■ Exercise directions: Find every line below that contains the word "column" and copy it out.

■ Dataset items:
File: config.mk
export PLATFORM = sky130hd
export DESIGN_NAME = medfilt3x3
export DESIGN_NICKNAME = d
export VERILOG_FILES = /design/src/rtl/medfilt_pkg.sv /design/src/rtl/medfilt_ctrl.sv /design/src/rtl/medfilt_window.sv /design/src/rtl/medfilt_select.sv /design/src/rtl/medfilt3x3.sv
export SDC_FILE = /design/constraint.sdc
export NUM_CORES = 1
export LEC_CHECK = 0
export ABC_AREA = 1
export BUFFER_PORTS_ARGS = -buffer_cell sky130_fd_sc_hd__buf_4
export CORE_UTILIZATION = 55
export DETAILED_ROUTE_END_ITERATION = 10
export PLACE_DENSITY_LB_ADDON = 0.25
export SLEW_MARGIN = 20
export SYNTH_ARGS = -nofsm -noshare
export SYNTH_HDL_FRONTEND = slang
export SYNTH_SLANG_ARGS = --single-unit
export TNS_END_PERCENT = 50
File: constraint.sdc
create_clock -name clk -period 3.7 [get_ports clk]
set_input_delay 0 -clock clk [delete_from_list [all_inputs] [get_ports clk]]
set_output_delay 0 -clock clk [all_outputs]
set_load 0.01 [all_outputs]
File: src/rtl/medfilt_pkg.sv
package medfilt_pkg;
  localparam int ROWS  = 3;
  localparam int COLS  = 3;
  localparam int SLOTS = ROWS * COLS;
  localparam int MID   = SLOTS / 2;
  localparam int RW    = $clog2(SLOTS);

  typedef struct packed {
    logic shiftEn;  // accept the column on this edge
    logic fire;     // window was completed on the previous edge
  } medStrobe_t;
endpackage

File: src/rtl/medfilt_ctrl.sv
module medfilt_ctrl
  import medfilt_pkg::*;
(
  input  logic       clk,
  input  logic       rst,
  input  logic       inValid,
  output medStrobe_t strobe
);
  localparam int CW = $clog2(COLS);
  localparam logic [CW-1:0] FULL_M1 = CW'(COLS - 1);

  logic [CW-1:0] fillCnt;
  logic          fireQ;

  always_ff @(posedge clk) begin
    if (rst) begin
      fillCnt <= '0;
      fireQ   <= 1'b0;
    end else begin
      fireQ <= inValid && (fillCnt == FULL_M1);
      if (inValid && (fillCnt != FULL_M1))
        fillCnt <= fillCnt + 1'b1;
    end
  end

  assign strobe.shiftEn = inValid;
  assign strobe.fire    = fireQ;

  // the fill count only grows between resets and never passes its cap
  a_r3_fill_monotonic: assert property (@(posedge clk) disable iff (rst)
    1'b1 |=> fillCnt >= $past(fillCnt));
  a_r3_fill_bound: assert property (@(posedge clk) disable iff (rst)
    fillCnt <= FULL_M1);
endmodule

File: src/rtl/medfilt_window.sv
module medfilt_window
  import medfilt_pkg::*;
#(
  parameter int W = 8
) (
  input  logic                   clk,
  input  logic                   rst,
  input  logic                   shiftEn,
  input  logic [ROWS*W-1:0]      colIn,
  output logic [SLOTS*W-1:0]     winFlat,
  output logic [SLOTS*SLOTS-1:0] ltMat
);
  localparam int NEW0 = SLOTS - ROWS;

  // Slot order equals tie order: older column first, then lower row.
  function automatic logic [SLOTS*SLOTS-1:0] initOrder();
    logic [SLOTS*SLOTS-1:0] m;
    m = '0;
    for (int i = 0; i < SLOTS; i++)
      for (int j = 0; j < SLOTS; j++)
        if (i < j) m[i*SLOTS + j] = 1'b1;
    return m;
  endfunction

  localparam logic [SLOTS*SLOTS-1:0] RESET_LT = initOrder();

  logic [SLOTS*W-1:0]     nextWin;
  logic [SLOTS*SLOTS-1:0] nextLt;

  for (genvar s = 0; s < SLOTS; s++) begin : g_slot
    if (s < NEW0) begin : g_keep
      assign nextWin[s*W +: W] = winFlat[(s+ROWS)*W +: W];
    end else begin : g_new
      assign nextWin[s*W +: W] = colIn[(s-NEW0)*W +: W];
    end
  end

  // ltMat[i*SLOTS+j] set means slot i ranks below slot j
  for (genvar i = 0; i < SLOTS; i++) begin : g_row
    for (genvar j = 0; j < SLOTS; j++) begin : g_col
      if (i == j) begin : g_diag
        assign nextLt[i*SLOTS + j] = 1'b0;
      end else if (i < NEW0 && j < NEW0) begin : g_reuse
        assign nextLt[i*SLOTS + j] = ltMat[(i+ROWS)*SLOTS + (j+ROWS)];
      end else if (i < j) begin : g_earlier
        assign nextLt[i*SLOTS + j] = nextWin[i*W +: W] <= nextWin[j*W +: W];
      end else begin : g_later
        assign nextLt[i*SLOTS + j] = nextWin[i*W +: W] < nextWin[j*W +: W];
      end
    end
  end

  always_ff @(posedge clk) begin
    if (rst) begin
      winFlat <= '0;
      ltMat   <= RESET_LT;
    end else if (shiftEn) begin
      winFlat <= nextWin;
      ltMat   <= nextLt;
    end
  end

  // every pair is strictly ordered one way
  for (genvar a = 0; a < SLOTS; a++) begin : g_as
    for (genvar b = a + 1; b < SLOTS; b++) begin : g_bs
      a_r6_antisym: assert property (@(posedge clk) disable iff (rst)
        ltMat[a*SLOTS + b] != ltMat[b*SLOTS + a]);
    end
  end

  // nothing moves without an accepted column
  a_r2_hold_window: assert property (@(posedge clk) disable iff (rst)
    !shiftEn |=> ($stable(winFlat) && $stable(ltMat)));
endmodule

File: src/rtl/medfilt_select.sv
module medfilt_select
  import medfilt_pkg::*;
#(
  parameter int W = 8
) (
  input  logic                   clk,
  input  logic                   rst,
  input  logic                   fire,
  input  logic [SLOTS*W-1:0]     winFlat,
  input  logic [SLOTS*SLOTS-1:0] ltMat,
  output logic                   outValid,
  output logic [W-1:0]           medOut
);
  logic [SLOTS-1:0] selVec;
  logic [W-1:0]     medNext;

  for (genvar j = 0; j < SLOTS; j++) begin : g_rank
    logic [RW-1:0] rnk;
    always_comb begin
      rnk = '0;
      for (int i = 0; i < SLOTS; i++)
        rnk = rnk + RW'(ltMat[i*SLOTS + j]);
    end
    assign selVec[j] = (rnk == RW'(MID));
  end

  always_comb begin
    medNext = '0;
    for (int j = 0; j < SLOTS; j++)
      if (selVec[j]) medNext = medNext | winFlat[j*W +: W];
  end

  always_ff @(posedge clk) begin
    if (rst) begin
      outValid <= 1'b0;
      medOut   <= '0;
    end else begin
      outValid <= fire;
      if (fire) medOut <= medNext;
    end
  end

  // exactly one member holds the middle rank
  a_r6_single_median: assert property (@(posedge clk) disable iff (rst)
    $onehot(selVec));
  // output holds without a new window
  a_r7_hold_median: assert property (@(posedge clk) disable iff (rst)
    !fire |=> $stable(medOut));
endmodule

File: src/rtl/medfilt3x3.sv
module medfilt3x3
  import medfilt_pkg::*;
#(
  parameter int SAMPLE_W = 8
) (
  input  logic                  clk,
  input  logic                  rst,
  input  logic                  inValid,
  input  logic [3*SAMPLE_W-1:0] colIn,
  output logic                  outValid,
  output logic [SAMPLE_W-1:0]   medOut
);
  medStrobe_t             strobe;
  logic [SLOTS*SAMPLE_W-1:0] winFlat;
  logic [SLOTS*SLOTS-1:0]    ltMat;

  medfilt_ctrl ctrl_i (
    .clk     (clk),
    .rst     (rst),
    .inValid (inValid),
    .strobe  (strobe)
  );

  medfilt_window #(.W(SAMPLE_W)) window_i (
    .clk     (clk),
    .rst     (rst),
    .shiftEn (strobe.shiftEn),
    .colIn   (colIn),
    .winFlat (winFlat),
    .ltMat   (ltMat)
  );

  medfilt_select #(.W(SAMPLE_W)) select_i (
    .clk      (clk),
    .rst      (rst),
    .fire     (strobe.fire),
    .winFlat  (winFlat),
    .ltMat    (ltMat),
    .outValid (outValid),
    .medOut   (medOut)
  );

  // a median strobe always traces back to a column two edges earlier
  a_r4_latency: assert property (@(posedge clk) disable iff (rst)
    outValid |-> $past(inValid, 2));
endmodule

==

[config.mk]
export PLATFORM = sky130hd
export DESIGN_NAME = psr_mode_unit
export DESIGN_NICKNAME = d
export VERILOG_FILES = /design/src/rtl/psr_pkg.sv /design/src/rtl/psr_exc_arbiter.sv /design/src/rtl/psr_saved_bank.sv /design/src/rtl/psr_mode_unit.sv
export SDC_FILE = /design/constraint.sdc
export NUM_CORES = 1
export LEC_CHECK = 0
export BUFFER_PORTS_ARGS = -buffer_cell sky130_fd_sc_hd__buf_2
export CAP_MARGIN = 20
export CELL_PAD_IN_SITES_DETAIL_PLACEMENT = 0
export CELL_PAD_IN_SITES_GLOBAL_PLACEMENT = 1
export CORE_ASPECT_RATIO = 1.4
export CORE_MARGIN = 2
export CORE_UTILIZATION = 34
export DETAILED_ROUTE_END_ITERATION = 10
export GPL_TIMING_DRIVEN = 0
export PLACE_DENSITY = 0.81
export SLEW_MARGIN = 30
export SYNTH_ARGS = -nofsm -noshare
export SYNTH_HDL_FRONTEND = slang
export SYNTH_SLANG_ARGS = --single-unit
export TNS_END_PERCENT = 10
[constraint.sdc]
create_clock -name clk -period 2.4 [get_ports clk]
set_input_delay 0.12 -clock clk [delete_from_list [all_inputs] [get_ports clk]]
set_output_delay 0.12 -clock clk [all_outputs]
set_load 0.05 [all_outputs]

■ Task answer:
    logic shiftEn;  // accept the column on this edge
  // Slot order equals tie order: older column first, then lower row.
  // nothing moves without an accepted column
  // a median strobe always traces back to a column two edges earlier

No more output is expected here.